■ Records excerpted from a collection
--------------------
--- config.mk ---
export PLATFORM = sky130hd
export DESIGN_NAME = xbus_seq
export DESIGN_NICKNAME = d
export VERILOG_FILES = /design/src/rtl/xbus_pkg.sv /design/src/rtl/xbus_phase.sv /design/src/rtl/xbus_mccnt.sv /design/src/rtl/xbus_fsm.sv /design/src/rtl/xbus_seq.sv
export SDC_FILE = /design/constraint.sdc
export NUM_CORES = 1
export LEC_CHECK = 0
export CAP_MARGIN = 15
export CORE_AREA = 2 2 76 78
export DETAILED_ROUTE_END_ITERATION = 6
export DIE_AREA = 0 0 78 80
export DONT_BUFFER_PORTS = 1
export GPL_TIMING_DRIVEN = 0
export PLACE_DENSITY_LB_ADDON = 0.3
export SLEW_MARGIN = 40
export SYNTH_ARGS = -nofsm -noshare
export SYNTH_HDL_FRONTEND = slang
export SYNTH_SLANG_ARGS = --single-unit
export TNS_END_PERCENT = 10
--- constraint.sdc ---
create_clock -name clk -period 2.3 [get_ports clk]
set_clock_uncertainty 0.05 [all_clocks]
set_input_delay 0.46 -clock clk [delete_from_list [all_inputs] [get_ports clk]]
set_output_delay 0.46 -clock clk [all_outputs]
set_load 0.01 [all_outputs]
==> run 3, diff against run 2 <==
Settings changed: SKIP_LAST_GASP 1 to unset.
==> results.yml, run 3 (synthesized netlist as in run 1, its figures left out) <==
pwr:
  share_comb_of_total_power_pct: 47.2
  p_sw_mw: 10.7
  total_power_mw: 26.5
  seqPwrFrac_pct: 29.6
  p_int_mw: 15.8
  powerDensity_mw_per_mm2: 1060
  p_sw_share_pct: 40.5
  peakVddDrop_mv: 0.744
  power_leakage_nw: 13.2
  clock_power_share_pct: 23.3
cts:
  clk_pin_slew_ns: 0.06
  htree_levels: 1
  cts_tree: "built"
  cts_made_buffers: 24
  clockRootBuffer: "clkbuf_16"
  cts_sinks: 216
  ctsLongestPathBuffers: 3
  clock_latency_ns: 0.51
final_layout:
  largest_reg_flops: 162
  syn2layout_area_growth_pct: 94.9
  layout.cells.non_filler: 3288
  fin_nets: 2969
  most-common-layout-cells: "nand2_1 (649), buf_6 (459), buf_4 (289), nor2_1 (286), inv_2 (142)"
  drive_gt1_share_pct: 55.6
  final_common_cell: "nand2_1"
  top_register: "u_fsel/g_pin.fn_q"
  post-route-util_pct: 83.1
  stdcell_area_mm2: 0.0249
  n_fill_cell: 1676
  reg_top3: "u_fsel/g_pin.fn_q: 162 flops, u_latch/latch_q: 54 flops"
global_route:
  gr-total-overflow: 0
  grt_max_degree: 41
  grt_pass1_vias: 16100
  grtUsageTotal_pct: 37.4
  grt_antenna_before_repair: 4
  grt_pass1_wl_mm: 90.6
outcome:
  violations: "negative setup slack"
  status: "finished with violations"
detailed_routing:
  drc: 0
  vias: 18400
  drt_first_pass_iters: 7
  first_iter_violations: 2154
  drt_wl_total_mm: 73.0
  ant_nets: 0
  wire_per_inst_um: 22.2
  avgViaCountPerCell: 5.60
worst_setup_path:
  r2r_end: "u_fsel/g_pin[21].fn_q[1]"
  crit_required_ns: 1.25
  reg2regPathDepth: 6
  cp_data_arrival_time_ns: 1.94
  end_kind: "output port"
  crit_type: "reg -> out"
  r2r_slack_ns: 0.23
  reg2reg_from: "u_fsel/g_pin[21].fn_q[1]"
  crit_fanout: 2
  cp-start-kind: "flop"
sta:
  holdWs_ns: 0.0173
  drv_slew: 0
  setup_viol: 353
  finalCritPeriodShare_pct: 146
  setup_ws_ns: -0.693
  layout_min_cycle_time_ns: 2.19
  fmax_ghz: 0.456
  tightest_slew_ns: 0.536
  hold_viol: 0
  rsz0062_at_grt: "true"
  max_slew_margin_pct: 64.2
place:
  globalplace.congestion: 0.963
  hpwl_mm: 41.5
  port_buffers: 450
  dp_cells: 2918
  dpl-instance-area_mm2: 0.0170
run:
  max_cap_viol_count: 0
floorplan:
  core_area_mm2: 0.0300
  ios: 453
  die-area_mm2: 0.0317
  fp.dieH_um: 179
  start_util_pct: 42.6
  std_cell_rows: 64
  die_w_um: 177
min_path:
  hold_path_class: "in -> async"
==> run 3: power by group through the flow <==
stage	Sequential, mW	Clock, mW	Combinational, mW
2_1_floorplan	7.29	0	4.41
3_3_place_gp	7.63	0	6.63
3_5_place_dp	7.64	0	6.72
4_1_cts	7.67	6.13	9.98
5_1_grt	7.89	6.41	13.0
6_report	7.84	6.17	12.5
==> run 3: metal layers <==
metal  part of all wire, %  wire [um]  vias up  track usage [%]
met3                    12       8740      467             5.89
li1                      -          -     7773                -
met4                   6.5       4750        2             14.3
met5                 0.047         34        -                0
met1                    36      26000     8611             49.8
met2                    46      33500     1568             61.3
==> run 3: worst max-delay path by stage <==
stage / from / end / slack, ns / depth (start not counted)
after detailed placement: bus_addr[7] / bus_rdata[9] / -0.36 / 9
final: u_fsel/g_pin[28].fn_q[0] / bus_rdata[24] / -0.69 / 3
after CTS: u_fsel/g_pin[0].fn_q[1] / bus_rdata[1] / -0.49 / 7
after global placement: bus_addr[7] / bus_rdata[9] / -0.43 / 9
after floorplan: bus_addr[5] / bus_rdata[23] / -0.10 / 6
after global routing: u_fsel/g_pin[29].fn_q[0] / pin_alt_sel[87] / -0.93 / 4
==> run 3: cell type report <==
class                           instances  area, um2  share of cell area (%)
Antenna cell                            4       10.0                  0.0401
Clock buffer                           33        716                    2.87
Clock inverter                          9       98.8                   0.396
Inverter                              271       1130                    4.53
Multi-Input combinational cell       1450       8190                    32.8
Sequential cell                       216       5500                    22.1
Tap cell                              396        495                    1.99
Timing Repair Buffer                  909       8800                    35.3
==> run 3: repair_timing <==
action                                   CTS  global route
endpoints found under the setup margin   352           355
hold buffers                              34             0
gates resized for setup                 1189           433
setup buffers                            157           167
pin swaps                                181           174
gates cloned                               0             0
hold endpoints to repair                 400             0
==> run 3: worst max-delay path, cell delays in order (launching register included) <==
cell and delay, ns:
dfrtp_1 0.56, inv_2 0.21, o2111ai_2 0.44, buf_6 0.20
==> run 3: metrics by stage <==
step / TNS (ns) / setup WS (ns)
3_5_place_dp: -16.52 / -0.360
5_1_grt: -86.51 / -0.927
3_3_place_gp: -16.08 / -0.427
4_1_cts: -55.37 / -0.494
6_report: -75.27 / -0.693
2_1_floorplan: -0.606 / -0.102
File: config.mk
export PLATFORM = sky130hd
export DESIGN_NAME = swdt_secure_top
export DESIGN_NICKNAME = d
export VERILOG_FILES = /design/src/rtl/swdt_pkg.sv /design/src/rtl/swdt_rst_sync.sv /design/src/rtl/swdt_keyseq.sv /design/src/rtl/swdt_regs.sv /design/src/rtl/swdt_timer.sv /design/src/rtl/swdt_secure_top.sv
export SDC_FILE = /design/constraint.sdc
export NUM_CORES = 1
export LEC_CHECK = 0
export BUFFER_PORTS_ARGS = -buffer_cell sky130_fd_sc_hd__buf_2
export CORE_UTILIZATION = 42
export DETAILED_ROUTE_END_ITERATION = 8
export PLACE_DENSITY = 0.67
export SLEW_MARGIN = 20
export SYNTH_ARGS = -nofsm -noshare
export SYNTH_HDL_FRONTEND = slang
export SYNTH_SLANG_ARGS = --single-unit
File: constraint.sdc
create_clock -name clk -period 2.3 [get_ports clk]
set_input_delay 0.23 -clock clk [delete_from_list [all_inputs] [get_ports clk]]
set_output_delay 0.23 -clock clk [all_outputs]
set_load 0.05 [all_outputs]
File: src/rtl/swdt_pkg.sv
package swdt_pkg;
  typedef enum logic [1:0] {
    ST_IDLE    = 2'd0,
    ST_RUN     = 2'd1,
    ST_GRACE   = 2'd2,
    ST_TRIPPED = 2'd3
  } swdt_stage_e;

  localparam int unsigned REG_CTRL  = 0;
  localparam int unsigned REG_TMO   = 1;
  localparam int unsigned REG_GRACE = 2;
  localparam int unsigned REG_KICK  = 3;

  localparam int unsigned CTRL_EN_BIT   = 0;
  localparam int unsigned CTRL_IRQ_BIT  = 1;
  localparam int unsigned CTRL_VIOL_BIT = 2;
  localparam int unsigned CTRL_AERR_BIT = 3;
  localparam int unsigned CTRL_BITS     = 4;
endpackage

File: src/rtl/swdt_rst_sync.sv
module swdt_rst_sync #(
  parameter int unsigned STAGES = 2
) (
  input  logic clk,
  input  logic rst_n,
  output logic rst_sn
);
  logic [STAGES-1:0] sync_q;

  always_ff @(posedge clk or negedge rst_n) begin
    if (!rst_n) sync_q <= '0;
    else        sync_q <= {sync_q[STAGES-2:0], 1'b1};
  end

  assign rst_sn = sync_q[STAGES-1];
endmodule

File: src/rtl/swdt_keyseq.sv
module swdt_keyseq #(
  parameter int unsigned    DATA_W = 16,
  parameter logic [DATA_W-1:0] KEY_A = 16'h5555,
  parameter logic [DATA_W-1:0] KEY_B = 16'hAAAA
) (
  input  logic              clk,
  input  logic              rst_sn,
  input  logic              kick_wr,
  input  logic [DATA_W-1:0] kick_data,
  output logic              kick_ok
);
  logic armed_q, armed_d;

  always_comb begin
    armed_d = armed_q;
    kick_ok = 1'b0;
    if (kick_wr) begin
      kick_ok = armed_q && (kick_data == KEY_B);
      armed_d = (kick_data == KEY_A);
    end
  end

  always_ff @(posedge clk or negedge rst_sn) begin
    if (!rst_sn) armed_q <= 1'b0;
    else         armed_q <= armed_d;
  end
endmodule
### src/rtl/priv_guard_pkg.sv
package priv_guard_pkg;
  localparam int NUM_BOUND = 6;
  localparam int NUM_GREG  = 7;
  localparam int GIDX_W    = 3;

  typedef enum logic [GIDX_W-1:0] {
    G_SUP_LO = 3'd0,
    G_SUP_HI = 3'd1,
    G_USR_LO = 3'd2,
    G_USR_HI = 3'd3,
    G_RSV_LO = 3'd4,
    G_RSV_HI = 3'd5,
    G_FAULT  = 3'd6
  } greg_e;
endpackage

### src/rtl/pg_zone_regs.sv
module pg_zone_regs
  import priv_guard_pkg::*;
#(
  parameter int AW = 8,
  parameter logic [AW-1:0] RST_SUP_LO = 8'h00,
  parameter logic [AW-1:0] RST_SUP_HI = 8'h3F,
  parameter logic [AW-1:0] RST_USR_LO = 8'h40,
  parameter logic [AW-1:0] RST_USR_HI = 8'hFF,
  parameter logic [AW-1:0] RST_RSV_LO = 8'h20,
  parameter logic [AW-1:0] RST_RSV_HI = 8'h2F
) (
  input  logic              clk,
  input  logic              rst_n,
  input  logic              cfg_we,
  input  logic [GIDX_W-1:0] cfg_idx,
  input  logic [AW-1:0]     cfg_wdata,
  input  logic              fault_we,
  input  logic [AW-1:0]     fault_val,
  input  logic [GIDX_W-1:0] rd_idx,
  output logic [AW-1:0]     sup_lo,
  output logic [AW-1:0]     sup_hi,
  output logic [AW-1:0]     usr_lo,
  output logic [AW-1:0]     usr_hi,
  output logic [AW-1:0]     rsv_lo,
  output logic [AW-1:0]     rsv_hi,
  output logic [AW-1:0]     fault_addr,
  output logic [AW-1:0]     rd_val
);
  localparam logic [AW-1:0] RST_VAL [NUM_BOUND] =
    '{RST_SUP_LO, RST_SUP_HI, RST_USR_LO, RST_USR_HI, RST_RSV_LO, RST_RSV_HI};

  logic [AW-1:0]        bound_q [NUM_BOUND];
  logic [NUM_BOUND-1:0] bound_en;
  logic [AW-1:0]        fault_q;

  // one write enable per bound entry
  for (genvar g = 0; g < NUM_BOUND; g++) begin : g_en
    assign bound_en[g] = cfg_we && (cfg_idx == GIDX_W'(g));
  end

  always_ff @(posedge clk or negedge rst_n) begin
    if (!rst_n) begin
      for (int i = 0; i < NUM_BOUND; i++) bound_q[i] <= RST_VAL[i];
    end else begin
      for (int i = 0; i < NUM_BOUND; i++)
        if (bound_en[i]) bound_q[i] <= cfg_wdata;
    end
  end

  always_ff @(posedge clk or negedge rst_n) begin
    if (!rst_n)        fault_q <= '0;
    else if (fault_we) fault_q <= fault_val;
  end

  assign sup_lo     = bound_q[G_SUP_LO];
  assign sup_hi     = bound_q[G_SUP_HI];
  assign usr_lo     = bound_q[G_USR_LO];
  assign usr_hi     = bound_q[G_USR_HI];
  assign rsv_lo     = bound_q[G_RSV_LO];
  assign rsv_hi     = bound_q[G_RSV_HI];
  assign fault_addr = fault_q;

  always_comb begin
    case (greg_e'(rd_idx))
      G_SUP_LO: rd_val = bound_q[G_SUP_LO];
      G_SUP_HI: rd_val = bound_q[G_SUP_HI];
      G_USR_LO: rd_val = bound_q[G_USR_LO];
      G_USR_HI: rd_val = bound_q[G_USR_HI];
      G_RSV_LO: rd_val = bound_q[G_RSV_LO];
      G_RSV_HI: rd_val = bound_q[G_RSV_HI];
      default:  rd_val = fault_q;
    endcase
  end

  // bounds move only on an enabled write
  p_cfg_hold_r7: assert property (@(posedge clk) disable iff (!rst_n)
    !cfg_we |=> ($stable(sup_lo) && $stable(sup_hi) && $stable(usr_lo) &&
                 $stable(usr_hi) && $stable(rsv_lo) && $stable(rsv_hi)));

  // fault address is held when no fault is captured
  p_fault_hold_r4: assert property (@(posedge clk) disable iff (!rst_n)
    !fault_we |=> $stable(fault_addr));
endmodule
## config.mk

```make
export PLATFORM = sky130hd
export DESIGN_NAME = pow2_clkdiv_bank
export DESIGN_NICKNAME = d
export VERILOG_FILES = /design/src/rtl/pow2_clkdiv_pkg.sv /design/src/rtl/pow2_clkdiv_fix.sv /design/src/rtl/pow2_clkdiv_ctrl.sv /design/src/rtl/pow2_clkdiv_lane.sv /design/src/rtl/pow2_clkdiv_bank.sv
export SDC_FILE = /design/constraint.sdc
export NUM_CORES = 1
export LEC_CHECK = 0
export CAP_MARGIN = 15
export CORE_ASPECT_RATIO = 0.5
export CORE_UTILIZATION = 60
export DETAILED_ROUTE_END_ITERATION = 16
export DONT_BUFFER_PORTS = 1
export PLACE_DENSITY = 0.87
export SETUP_SLACK_MARGIN = 0.2
export SLEW_MARGIN = 20
export SYNTH_ARGS = -nofsm -noshare
export SYNTH_HDL_FRONTEND = slang
export SYNTH_SLANG_ARGS = --single-unit
```

## constraint.sdc

```tcl
create_clock -name clk -period 9.1 [get_ports clk]
set_clock_uncertainty 0.05 [all_clocks]
set_input_delay 1.82 -clock clk [delete_from_list [all_inputs] [get_ports clk]]
set_output_delay 1.82 -clock clk [all_outputs]
set_load 0.01 [all_outputs]
```

## src/rtl/pow2_clkdiv_pkg.sv

```systemverilog
`timescale 1ns/1ps
// Shared constants and domain indices for the power-of-two divider bank.
// Assumes each domain field is EXP_W bits wide at offset index*EXP_W.
package pow2_clkdiv_pkg;
    localparam int EXP_W  = 2;                   // bits per exponent field
    localparam int N_DOM  = 6;                   // number of clock domains
    localparam int CTRL_W = 16;                  // control word width
    localparam int CNT_W  = (1 << EXP_W) - 1;    // counter bits for largest divide
    localparam int WIDE_W = EXP_W + 1;           // exponent plus carry headroom

    typedef enum int {
        DOM_ARM = 0,
        DOM_PER = 1,
        DOM_LCD = 2,
        DOM_TC  = 3,
        DOM_DSP = 4,
        DOM_MMU = 5
    } dom_e;
endpackage

```

## src/rtl/pow2_clkdiv_fix.sv

```systemverilog
`timescale 1ns/1ps
// Combinational repair of a raw control word.
// Order: clamp MMU to [DSP, DSP+1]; raise TC to ARM then MMU;
// lower TC to LCD then PER. Bits outside the MMU and TC fields pass through.
module pow2_clkdiv_fix
    import pow2_clkdiv_pkg::*;
(
    input  logic [CTRL_W-1:0] raw_word,
    output logic [CTRL_W-1:0] fixed_word
);
    localparam int OFF_ARM = int'(DOM_ARM) * EXP_W;
    localparam int OFF_PER = int'(DOM_PER) * EXP_W;
    localparam int OFF_LCD = int'(DOM_LCD) * EXP_W;
    localparam int OFF_TC  = int'(DOM_TC)  * EXP_W;
    localparam int OFF_DSP = int'(DOM_DSP) * EXP_W;
    localparam int OFF_MMU = int'(DOM_MMU) * EXP_W;

    logic [WIDE_W-1:0] e_arm, e_per, e_lcd, e_dsp, e_tc, e_mmu, dsp_up;

    // Apply the ordered ratio corrections and rebuild the word.
    always_comb begin
        e_arm  = {1'b0, raw_word[OFF_ARM +: EXP_W]};
        e_per  = {1'b0, raw_word[OFF_PER +: EXP_W]};
        e_lcd  = {1'b0, raw_word[OFF_LCD +: EXP_W]};
        e_dsp  = {1'b0, raw_word[OFF_DSP +: EXP_W]};
        e_tc   = {1'b0, raw_word[OFF_TC  +: EXP_W]};
        e_mmu  = {1'b0, raw_word[OFF_MMU +: EXP_W]};
        dsp_up = e_dsp + WIDE_W'(1);
        if (e_mmu < e_dsp) e_mmu = e_dsp;
        if (e_mmu > dsp_up) e_mmu = dsp_up;
        if (e_tc < e_arm) e_tc = e_arm;
        if (e_tc < e_mmu) e_tc = e_mmu;
        if (e_tc > e_lcd) e_tc = e_lcd;
        if (e_tc > e_per) e_tc = e_per;
        fixed_word = raw_word;
        fixed_word[OFF_MMU +: EXP_W] = e_mmu[EXP_W-1:0];
        fixed_word[OFF_TC  +: EXP_W] = e_tc[EXP_W-1:0];
    end
endmodule

```

## src/rtl/pow2_clkdiv_ctrl.sv

```systemverilog
`timescale 1ns/1ps
// Control word register: stores the repaired word on a write strobe.
// Optionally forces one reserved bit to 1 at reset and on every write.
// Assumes STUCK_ONE_BIT lies outside the exponent fields.
module pow2_clkdiv_ctrl
    import pow2_clkdiv_pkg::*;
#(
    parameter bit STUCK_ONE_EN  = 1'b0,
    parameter int STUCK_ONE_BIT = 13
) (
    input  logic              clk,
    input  logic              rst_n,
    input  logic              wr_en,
    input  logic [CTRL_W-1:0] wr_data,
    output logic [CTRL_W-1:0] ctrl_q
);
    localparam logic [CTRL_W-1:0] STUCK_MASK =
        STUCK_ONE_EN ? (CTRL_W'(1) << STUCK_ONE_BIT) : '0;

    logic [CTRL_W-1:0] fixed_word;

    pow2_clkdiv_fix u_fix (
        .raw_word   (wr_data),
        .fixed_word (fixed_word)
    );

    // Hold the repaired word; reset to all exponents zero.
    always_ff @(posedge clk) begin
        if (!rst_n)
            ctrl_q <= STUCK_MASK;
        else if (wr_en)
            ctrl_q <= fixed_word | STUCK_MASK;
    end
endmodule

```

## src/rtl/pow2_clkdiv_lane.sv

```systemverilog
`timescale 1ns/1ps
// One domain divider: free-running counter that pulses en when it
// reaches 2^exponent - 1. The exponent is reloaded only on that pulse.
module pow2_clkdiv_lane
    import pow2_clkdiv_pkg::*;
(
    input  logic             clk,
    input  logic             rst_n,
    input  logic [EXP_W-1:0] next_exp,
    output logic [EXP_W-1:0] act_exp,
    output logic             en
);
    logic [CNT_W-1:0] cnt_q;
    logic [CNT_W:0]   one_sh;
    logic [CNT_W-1:0] limit;

    // Terminal count for the active exponent.
    always_comb begin
        one_sh = (CNT_W+1)'(1) << act_exp;
        limit  = one_sh[CNT_W-1:0] - CNT_W'(1);
        en     = (cnt_q == limit);
    end

    // Count, wrap on the terminal count and pick up a new exponent there.
    always_ff @(posedge clk) begin
        if (!rst_n) begin
            cnt_q   <= '0;
            act_exp <= '0;
        end else if (en) begin
            cnt_q   <= '0;
            act_exp <= next_exp;
        end else begin
            cnt_q   <= cnt_q + CNT_W'(1);
        end
    end
endmodule

```

## src/rtl/pow2_clkdiv_bank.sv

```systemverilog
`timescale 1ns/1ps
// Divider bank top: repaired control register feeding one divider lane
// per domain. Domain d reads control bits [d*EXP_W +: EXP_W].
module pow2_clkdiv_bank
    import pow2_clkdiv_pkg::*;
#(
    parameter bit STUCK_ONE_EN  = 1'b0,
    parameter int STUCK_ONE_BIT = 13
) (
    input  logic              clk,
    input  logic              rst_n,
    input  logic              wr_en,
    input  logic [CTRL_W-1:0] wr_data,
    output logic [CTRL_W-1:0] rd_data,
    output logic [N_DOM-1:0]  clk_en
);
    logic [CTRL_W-1:0]      ctrl_q;
    logic [N_DOM*EXP_W-1:0] act_flat;

    pow2_clkdiv_ctrl #(
        .STUCK_ONE_EN  (STUCK_ONE_EN),
        .STUCK_ONE_BIT (STUCK_ONE_BIT)
    ) u_ctrl (
        .clk     (clk),
        .rst_n   (rst_n),
        .wr_en   (wr_en),
        .wr_data (wr_data),
        .ctrl_q  (ctrl_q)
    );

    for (genvar d = 0; d < N_DOM; d++) begin : g_lane
        pow2_clkdiv_lane u_lane (
            .clk      (clk),
            .rst_n    (rst_n),
            .next_exp (ctrl_q[d*EXP_W +: EXP_W]),
            .act_exp  (act_flat[d*EXP_W +: EXP_W]),
            .en       (clk_en[d])
        );
    end

    assign rd_data = ctrl_q;
endmodule

```

# After elaboration in Yosys (flattened, before gate mapping)
# Index checks and enable logic that the tools add are counted.
dict set report totals {
  rom_bits 0
  inputBits 19
  regBits 46
  out_inout_bits 22
  latchBits 0
  word_cells 57
  ramBits 0
  n_memories 0
}
dict set report op_classes {
  n_lt_le_gt_ge 6
  n_addsub 13
  mul 0
  n_mux 6
  eq_ne 6
  reduce_logical 6
  n_div 0
  shifts 6
  n_bitwise 1
}
# cell n
set op_table {}
lappend op_table {{3-bit by 1-bit adder with 3-bit output (second input constant)} 6}
lappend op_table {{3-bit equality test} 6}
lappend op_table {{1-bit by 2-bit << shifter with 3-bit output (first input constant)} 6}
lappend op_table {{3-bit by 1-bit subtractor with 3-bit output (second input constant)} 6}
lappend op_table {{2-bit OR reduction} 6}
lappend op_table {{3-bit 2-to-1 mux} 3}
lappend op_table {{3-bit by 2-bit greater-than comparator with 1-bit output} 2}
lappend op_table {{2-bit 2-to-1 mux} 3}
lappend op_table {{2-bit less-than comparator} 2}
lappend op_table {{2-bit by 1-bit adder with 3-bit output (second input constant)} 1}
lappend op_table {{3-bit greater-than comparator} 1}
lappend op_table {{3-bit less-than comparator} 1}
lappend op_table {{1-bit NOT} 1}

# Logic depth before layout (Yosys ltp)
dict set report logic_depth {
  depth_word 10
  ltp_mapped 24
  depth_no_buf 24
}

# By module
# From an unflattened synthesis, not the netlist that was laid out.
dict set report hier_totals {
  hier_cells 369
  area_unflattened_um2 3324.4
}
# module area_per_inst_um2 cells_per_inst instances
set by_module_without_submodules {}
lappend by_module_without_submodules {pow2_clkdiv_lane 354.1 40 6}
lappend by_module_without_submodules {pow2_clkdiv_ctrl 615.6 51 1}
lappend by_module_without_submodules {pow2_clkdiv_fix 584.3 78 1}

# Worst setup path before layout
# Ideal clock, no wire load.
dict set report synth_timing {
  path_type {input to register}
  start {input wr_data[9]}
  end {register u_ctrl.ctrl_q[6]}
  path_stages 24
  path_buffers 0
  t_arrival_ps 5680
  setup_slack_ps 3250
  required_time_ps 8930
  cell_sequence {inv_1 > ha_1 > nand2b_1 > a2bb2oi_2 > ha_1 > a21oi_2 > o21ai_1 > mux2i_1 > ha_1 > a211oi_1 > a31o_2 > mux2i_1 > ha_1 > a21oi_1 > a21oi_1 > nor2_1 > mux2i_1 > nand2_1 > ha_1 > nor2b_1 > o21ai_0 > nor2_1 > a31oi_1 > o21ai_2}
}
dict set report synth_via {
  elab_chain_cells 10
  word_cells_on_any_way 11
  classes_between {1 x add/sub; 5 x order compare; 5 x mux}
}
# item line
set synth_lines {}
lappend synth_lines {{start: declaration} pow2_clkdiv_bank.sv:13} ;# input logic [CTRL_W-1:0] wr_data,
lappend synth_lines {{2-bit less-than comparator} pow2_clkdiv_fix.sv:29} ;# if (e_mmu < e_dsp) e_mmu = e_dsp;
lappend synth_lines {{2-bit 2-to-1 mux} pow2_clkdiv_fix.sv:29}
lappend synth_lines {{3-bit greater-than comparator} pow2_clkdiv_fix.sv:30} ;# if (e_mmu > dsp_up) e_mmu = dsp_up;
lappend synth_lines {{3-bit 2-to-1 mux *} pow2_clkdiv_fix.sv:30}
lappend synth_lines {{3-bit less-than comparator} pow2_clkdiv_fix.sv:32} ;# if (e_tc < e_mmu) e_tc = e_mmu;
lappend synth_lines {{3-bit 2-to-1 mux *} pow2_clkdiv_fix.sv:32}
lappend synth_lines {{3-bit by 2-bit greater-than comparator with 1-bit output} pow2_clkdiv_fix.sv:33} ;# if (e_tc > e_lcd) e_tc = e_lcd;
lappend synth_lines {{3-bit 2-to-1 mux *} pow2_clkdiv_fix.sv:33}
lappend synth_lines {{3-bit by 2-bit greater-than comparator with 1-bit output} pow2_clkdiv_fix.sv:34} ;# if (e_tc > e_per) e_tc = e_per;
lappend synth_lines {{2-bit 2-to-1 mux *} pow2_clkdiv_fix.sv:34}
lappend synth_lines {{end signal: assignment} pow2_clkdiv_ctrl.sv:32} ;# ctrl_q <= fixed_word | STUCK_MASK;
lappend synth_lines {{end: declaration} pow2_clkdiv_ctrl.sv:15} ;# output logic [CTRL_W-1:0] ctrl_q
# Mark *: on every way between the ends. The rest lies on a longest branch, timed or not.
# A chain may end at the register's enable or synchronous reset.

# Worst setup path in the final report
# Same ends and word-level chain as after synthesis.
--------------------
■ Directions for this task
Of the entries above, repeat exactly the lines from the line with "peakVddDrop_mv: 0.744" through the line with "run 3: metal", both of them included.

■ Result of this task
  peakVddDrop_mv: 0.744
  power_leakage_nw: 13.2
  clock_power_share_pct: 23.3
cts:
  clk_pin_slew_ns: 0.06
  htree_levels: 1
  cts_tree: "built"
  cts_made_buffers: 24
  clockRootBuffer: "clkbuf_16"
  cts_sinks: 216
  ctsLongestPathBuffers: 3
  clock_latency_ns: 0.51
final_layout:
  largest_reg_flops: 162
  syn2layout_area_growth_pct: 94.9
  layout.cells.non_filler: 3288
  fin_nets: 2969
  most-common-layout-cells: "nand2_1 (649), buf_6 (459), buf_4 (289), nor2_1 (286), inv_2 (142)"
  drive_gt1_share_pct: 55.6
  final_common_cell: "nand2_1"
  top_register: "u_fsel/g_pin.fn_q"
  post-route-util_pct: 83.1
  stdcell_area_mm2: 0.0249
  n_fill_cell: 1676
  reg_top3: "u_fsel/g_pin.fn_q: 162 flops, u_latch/latch_q: 54 flops"
global_route:
  gr-total-overflow: 0
  grt_max_degree: 41
  grt_pass1_vias: 16100
  grtUsageTotal_pct: 37.4
  grt_antenna_before_repair: 4
  grt_pass1_wl_mm: 90.6
outcome:
  violations: "negative setup slack"
  status: "finished with violations"
detailed_routing:
  drc: 0
  vias: 18400
  drt_first_pass_iters: 7
  first_iter_violations: 2154
  drt_wl_total_mm: 73.0
  ant_nets: 0
  wire_per_inst_um: 22.2
  avgViaCountPerCell: 5.60
worst_setup_path:
  r2r_end: "u_fsel/g_pin[21].fn_q[1]"
  crit_required_ns: 1.25
  reg2regPathDepth: 6
  cp_data_arrival_time_ns: 1.94
  end_kind: "output port"
  crit_type: "reg -> out"
  r2r_slack_ns: 0.23
  reg2reg_from: "u_fsel/g_pin[21].fn_q[1]"
  crit_fanout: 2
  cp-start-kind: "flop"
sta:
  holdWs_ns: 0.0173
  drv_slew: 0
  setup_viol: 353
  finalCritPeriodShare_pct: 146
  setup_ws_ns: -0.693
  layout_min_cycle_time_ns: 2.19
  fmax_ghz: 0.456
  tightest_slew_ns: 0.536
  hold_viol: 0
  rsz0062_at_grt: "true"
  max_slew_margin_pct: 64.2
place:
  globalplace.congestion: 0.963
  hpwl_mm: 41.5
  port_buffers: 450
  dp_cells: 2918
  dpl-instance-area_mm2: 0.0170
run:
  max_cap_viol_count: 0
floorplan:
  core_area_mm2: 0.0300
  ios: 453
  die-area_mm2: 0.0317
  fp.dieH_um: 179
  start_util_pct: 42.6
  std_cell_rows: 64
  die_w_um: 177
min_path:
  hold_path_class: "in -> async"
==> run 3: power by group through the flow <==
stage	Sequential, mW	Clock, mW	Combinational, mW
2_1_floorplan	7.29	0	4.41
3_3_place_gp	7.63	0	6.63
3_5_place_dp	7.64	0	6.72
4_1_cts	7.67	6.13	9.98
5_1_grt	7.89	6.41	13.0
6_report	7.84	6.17	12.5
==> run 3: metal layers <==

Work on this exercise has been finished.